[PATCH] Fix store merging (PR tree-optimization/84503)

2018-02-22 Thread Jakub Jelinek
Hi!

The long comment above the new check_no_overlap function below should
hopefully explain the problem.  coalesce_immediate_stores is splitting the
stores from the same base into groups that we are going to optimize
individually; for each successfully merged group we emit new stores at the
location of the last store from that group.  And coalesce_immediate_stores
processes stores ordered primarily by increasing bit position and only
secondarily by the original ordering in the basic block.
On the following testcases, we have the unfortunate ordering of:
 MEM[(long long int *)p_28] = 0;
 MEM[(long long int *)p_28 + 8B] = 0;
 MEM[(long long int *)p_28 + 16B] = 0;
 MEM[(long long int *)p_28 + 24B] = 0;
 _129 = (int) _130;
 MEM[(int *)p_28 + 8B] = _129;
 MEM[(int *)p_28].a = -1;
We already have
 MEM[(long long int *)p_28] = 0;
 MEM[(int *)p_28].a = -1;
in the first group (which is fine) and the following 2 stores to consider
are
 MEM[(long long int *)p_28 + 8B] = 0;
and
 MEM[(int *)p_28 + 8B] = _129;
We add the first store to the group, which has the effect of emitting the
merged stores at the location of former MEM[(int *)p_28].a = -1;
store.  Then we process MEM[(int *)p_28 + 8B] = _129; (which was handled
just as potential bswap possibility and as it overlaps with previous
and can't be merged with next either, it will be its own group and thus
reuse the original stmt; the net effect is that we've reordered the
MEM[(long long int *)p_28 + 8B] = 0; store from before the
MEM[(int *)p_28 + 8B] = _129; store to after it, but those two do alias.

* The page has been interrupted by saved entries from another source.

[src/rtl/grad_mux_valve_seq.sv]
// Break-before-make sequencer for the 4-outlet gradient MUX control lines.
module grad_mux_valve_seq
  import grad_mux_pkg::*;
#(
  parameter int SETTLE_CYC = 16,
  parameter int DWELL_W    = 16
) (
  input  logic               clk,
  input  logic               rst,
  input  logic               cmd_valid,
  output logic               cmd_ready,
  input  logic [CHAN_W-1:0]  cmd_chan,
  input  logic               cmd_scan,
  input  logic [DWELL_W-1:0] cmd_dwell,
  input  logic               abort,
  output logic               busy,
  output logic               done,
  output logic               aborted,
  output logic [CHAN_W-1:0]  cur_chan,
  output logic               chan_open,
  output logic               vb0_t,
  output logic               vb0_f,
  output logic               vb1_t,
  output logic               vb1_f
);

  localparam int SW = $clog2(SETTLE_CYC + 1);

  state_t              state, state_n;
  logic [CHAN_W-1:0]   chan, chan_n;
  logic [DWELL_W-1:0]  dwell;
  logic [2:0]          visits;
  logic [3:0]          valves;
  logic                aborted_q;
  logic                accept;
  logic                settle_load, settle_exp;
  logic                dwell_load, dwell_exp;
  logic [DWELL_W-1:0]  dwell_eff;

  assign cmd_ready = (state == IDLE) && !rst;
  assign accept    = cmd_valid && cmd_ready;

  always_ff @(posedge clk) begin
    if (rst) state <= IDLE;
    else     state <= state_n;
  end

  always_comb begin
    state_n = state;
    chan_n  = chan;
    case (state)
      IDLE:        if (accept) state_n = CLOSE;
      CLOSE:       if (abort) state_n = ABORT_CLOSE;
                   else if (settle_exp) state_n = OPEN;
      // abort is checked first so it beats a coincident dwell expiry
      OPEN:        if (abort) state_n = ABORT_CLOSE;
                   else if (dwell_exp) begin
                     if (visits == 3'd1) state_n = FINISH;
                     else begin
                       chan_n  = chan + 1'b1;
                       state_n = CLOSE;
                     end
                   end
      FINISH:      state_n = IDLE;
      ABORT_CLOSE: if (settle_exp) state_n = IDLE;
      default:     state_n = IDLE;
    endcase
    if (accept) chan_n = cmd_chan;
  end

  always_ff @(posedge clk) begin
    if (rst) begin
      chan      <= '0;
      dwell     <= '0;
      visits    <= '0;
      valves    <= {4{VALVE_CLOSED}};
      aborted_q <= 1'b0;
    end else begin
      chan <= chan_n;
      if (accept) begin
        dwell  <= cmd_dwell;
        visits <= cmd_scan ? 3'd4 : 3'd1;
      end else if (state == OPEN && dwell_exp && !abort) begin
        visits <= visits - 1'b1;
      end
      // Valves are registered from the next state so they change with the state itself.
      valves    <= (state_n == OPEN) ? chan_to_valves(chan_n) : {4{VALVE_CLOSED}};
      aborted_q <= (state == ABORT_CLOSE) && settle_exp;
    end
  end

  assign settle_load = (state_n != state) && (state_n == CLOSE || state_n == ABORT_CLOSE);
  assign dwell_load  = (state_n == OPEN) && (state != OPEN);
  assign dwell_eff   = (dwell == '0) ? DWELL_W'(1) : dwell;

  valve_timer #(.W(SW)) u_settle (
    .clk      (clk),
    .rst      (rst),
    .load     (settle_load),
    .load_val (SW'(SETTLE_CYC)),
    .expire   (settle_exp)
  );

  valve_timer #(.W(DWELL_W)) u_dwell (
    .clk      (clk),
    .rst      (rst),
    .load     (dwell_load),
    .load_val (dwell_eff),
    .expire   (dwell_exp)
  );

  assign busy      = (state != IDLE);
  assign done      = (state == FINISH);
  assign aborted   = aborted_q;
  assign cur_chan  = chan;
  assign chan_open = (state == OPEN);
  assign vb0_t     = valves[0];
  assign vb0_f     = valves[1];
  assign vb1_t     = valves[2];
  assign vb1_f     = valves[3];

endmodule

Instead of detecting this situation late, where we could just throw away the
whole group (which would mean we couldn't merge even the
MEM[(long long int *)p_28] = 0; and MEM[(int *)p_28].a = -1; stores)
this patch attempts to check before calling merge_into whether it will
not overlap with later stores we won't be able to emit in the same group
and if it does, it terminates the group right away.

I had to fix also the merged_store_group::merge_into width computation,
it was mistakenly just counting sum of the bits we've added to the group,
but we really need the distance between the first bit in the group and last
bit, including any gaps in between, but exclusing gaps before the start and
after the end (still within the bitregion).

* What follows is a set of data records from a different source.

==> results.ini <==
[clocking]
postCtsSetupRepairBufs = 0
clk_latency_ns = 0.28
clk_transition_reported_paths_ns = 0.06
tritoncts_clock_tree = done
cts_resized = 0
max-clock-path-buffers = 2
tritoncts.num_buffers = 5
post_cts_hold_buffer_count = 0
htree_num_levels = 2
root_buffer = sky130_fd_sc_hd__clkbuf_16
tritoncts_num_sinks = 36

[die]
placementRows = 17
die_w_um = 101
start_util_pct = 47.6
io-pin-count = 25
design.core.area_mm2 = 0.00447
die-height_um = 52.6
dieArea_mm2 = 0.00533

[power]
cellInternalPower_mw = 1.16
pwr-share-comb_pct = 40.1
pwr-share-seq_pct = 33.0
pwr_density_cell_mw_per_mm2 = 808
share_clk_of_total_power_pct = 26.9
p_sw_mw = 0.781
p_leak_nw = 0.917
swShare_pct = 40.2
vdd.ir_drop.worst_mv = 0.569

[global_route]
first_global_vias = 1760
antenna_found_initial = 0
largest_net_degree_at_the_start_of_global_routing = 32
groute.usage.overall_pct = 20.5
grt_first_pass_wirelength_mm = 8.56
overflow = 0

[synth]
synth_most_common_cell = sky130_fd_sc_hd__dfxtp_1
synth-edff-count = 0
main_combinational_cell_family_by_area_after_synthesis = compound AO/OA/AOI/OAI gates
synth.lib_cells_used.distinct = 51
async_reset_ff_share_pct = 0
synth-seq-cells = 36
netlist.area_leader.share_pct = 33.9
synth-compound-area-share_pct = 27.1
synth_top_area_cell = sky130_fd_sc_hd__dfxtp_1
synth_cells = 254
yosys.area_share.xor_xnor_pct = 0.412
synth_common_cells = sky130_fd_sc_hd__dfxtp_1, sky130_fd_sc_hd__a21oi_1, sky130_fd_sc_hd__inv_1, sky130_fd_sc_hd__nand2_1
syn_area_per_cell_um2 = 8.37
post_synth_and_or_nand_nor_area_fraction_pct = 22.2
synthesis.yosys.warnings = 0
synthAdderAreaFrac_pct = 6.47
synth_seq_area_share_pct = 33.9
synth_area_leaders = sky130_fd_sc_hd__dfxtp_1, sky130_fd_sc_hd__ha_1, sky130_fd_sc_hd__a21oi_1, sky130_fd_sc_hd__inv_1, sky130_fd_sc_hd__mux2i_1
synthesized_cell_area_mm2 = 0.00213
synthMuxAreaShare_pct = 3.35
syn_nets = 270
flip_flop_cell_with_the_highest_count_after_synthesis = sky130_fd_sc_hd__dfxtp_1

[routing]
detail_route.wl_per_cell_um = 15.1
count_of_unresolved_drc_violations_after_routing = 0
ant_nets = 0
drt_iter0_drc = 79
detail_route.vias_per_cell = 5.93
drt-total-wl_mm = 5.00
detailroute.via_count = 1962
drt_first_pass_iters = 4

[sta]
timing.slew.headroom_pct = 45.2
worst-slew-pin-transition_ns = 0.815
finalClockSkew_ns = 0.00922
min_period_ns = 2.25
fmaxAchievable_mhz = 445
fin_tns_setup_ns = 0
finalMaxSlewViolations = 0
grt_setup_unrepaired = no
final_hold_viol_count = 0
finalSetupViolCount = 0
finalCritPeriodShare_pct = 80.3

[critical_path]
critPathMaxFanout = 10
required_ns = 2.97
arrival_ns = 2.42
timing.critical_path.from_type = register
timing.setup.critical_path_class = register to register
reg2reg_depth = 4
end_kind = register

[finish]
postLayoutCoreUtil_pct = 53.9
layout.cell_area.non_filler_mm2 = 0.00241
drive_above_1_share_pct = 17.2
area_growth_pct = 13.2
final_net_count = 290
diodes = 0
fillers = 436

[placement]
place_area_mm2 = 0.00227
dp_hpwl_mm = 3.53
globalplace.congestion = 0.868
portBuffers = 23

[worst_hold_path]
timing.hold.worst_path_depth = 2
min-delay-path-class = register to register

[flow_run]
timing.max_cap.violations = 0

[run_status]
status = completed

Bootstrapped/regtested on x86_64-linux and i686-linux, ok for trunk?

For 7.x I think we'll need something along the lines of PR82916 instead,
while the same testcase fails there, we only handle stores with lhs being
a constant and so the problem is that we aren't terminating the chain when
we should on the variable store.

2018-02-21  Jakub Jelinek  

PR tree-optimization/84503
* gimple-ssa-store-merging.c (merged_store_group::merge_into): Compute
width as info->bitpos + info->bitsize - start.
(merged_store_group::merge_overlapping): Simplify width computation.
(check_no_overlap): New function.
(imm_store_chain_info::try_coalesce_bswap): Compute expected
start + width and last_order of the group, fail if check_no_overlap
fails.
(imm_store_chain_info::coalesce_immediate_stores): Don't merge info
to group if check_no_overlap fails.

* gcc.dg/pr84503-1.c: New test.
* gcc.dg/pr84503-2.c: New test.

--- gcc/gimple-ssa-store-merging.c.jj   2018-01-16 09:52:26.230235131 +0100
+++ gcc/gimple-ssa-store-merging.c  2018-02-21 20:13:45.239129599 +0100
@@ -1891,12 +1891,11 @@ merged_store_group::do_merge (store_imme
 void
 merged_store_group::merge_into (store_immediate_info *info)
 {
-  unsigned HOST_WIDE_INT wid = info->bitsize;
   /* Make sure we're inserting in the position we think we're inserting.  */
   gcc_assert (info->bitpos >= start + width
  && info->bitregion_start <= bitregion_end);
 
-  width += wid;
+  width = info->bitpos + info->bitsize - start;
   do_merge (info);
 }
 
@@ -1909,7 +1908,7 @@ merged_store_group::merge_overlapping (s
 {
   /* If the store extends the size of the group, extend the width.  */
   if (info->bitpos + info->bitsize > start + width)
-width += info->bitpos + info->bitsize - (start + width);
+width = info->bitpos + info->bitsize - start;
 
   do_merge (info);
 }
@@ -2304,6 +2303,55 @@ gather_bswap_load_refs (vec *refs,
 }
 }
 
+/* Check if there are any stores in M_STORE_INFO after index I
+   (where M_STORE_INFO must be sorted by sort_by_bitpos) that overlap
+   a potential group ending with END that have their order
+   smaller than LAST_ORDER.  RHS_CODE is the kind of store in the
+   group.  Return true if there are no such stores.
+   Consider:
+ MEM[(long long int *)p_28] = 0;
+ MEM[(long long int *)p_28 + 8B] = 0;
+ MEM[(long long int *)p_28 + 16B] = 0;
+ MEM[(long long int *)p_28 + 24B] = 0;
+ _129 = (int) _130;
+ MEM[(int *)p_28 + 8B] = _129;
+ MEM[(int *)p_28].a = -1;
+   We already have
+

Re: [PATCH] Fix store merging (PR tree-optimization/84503)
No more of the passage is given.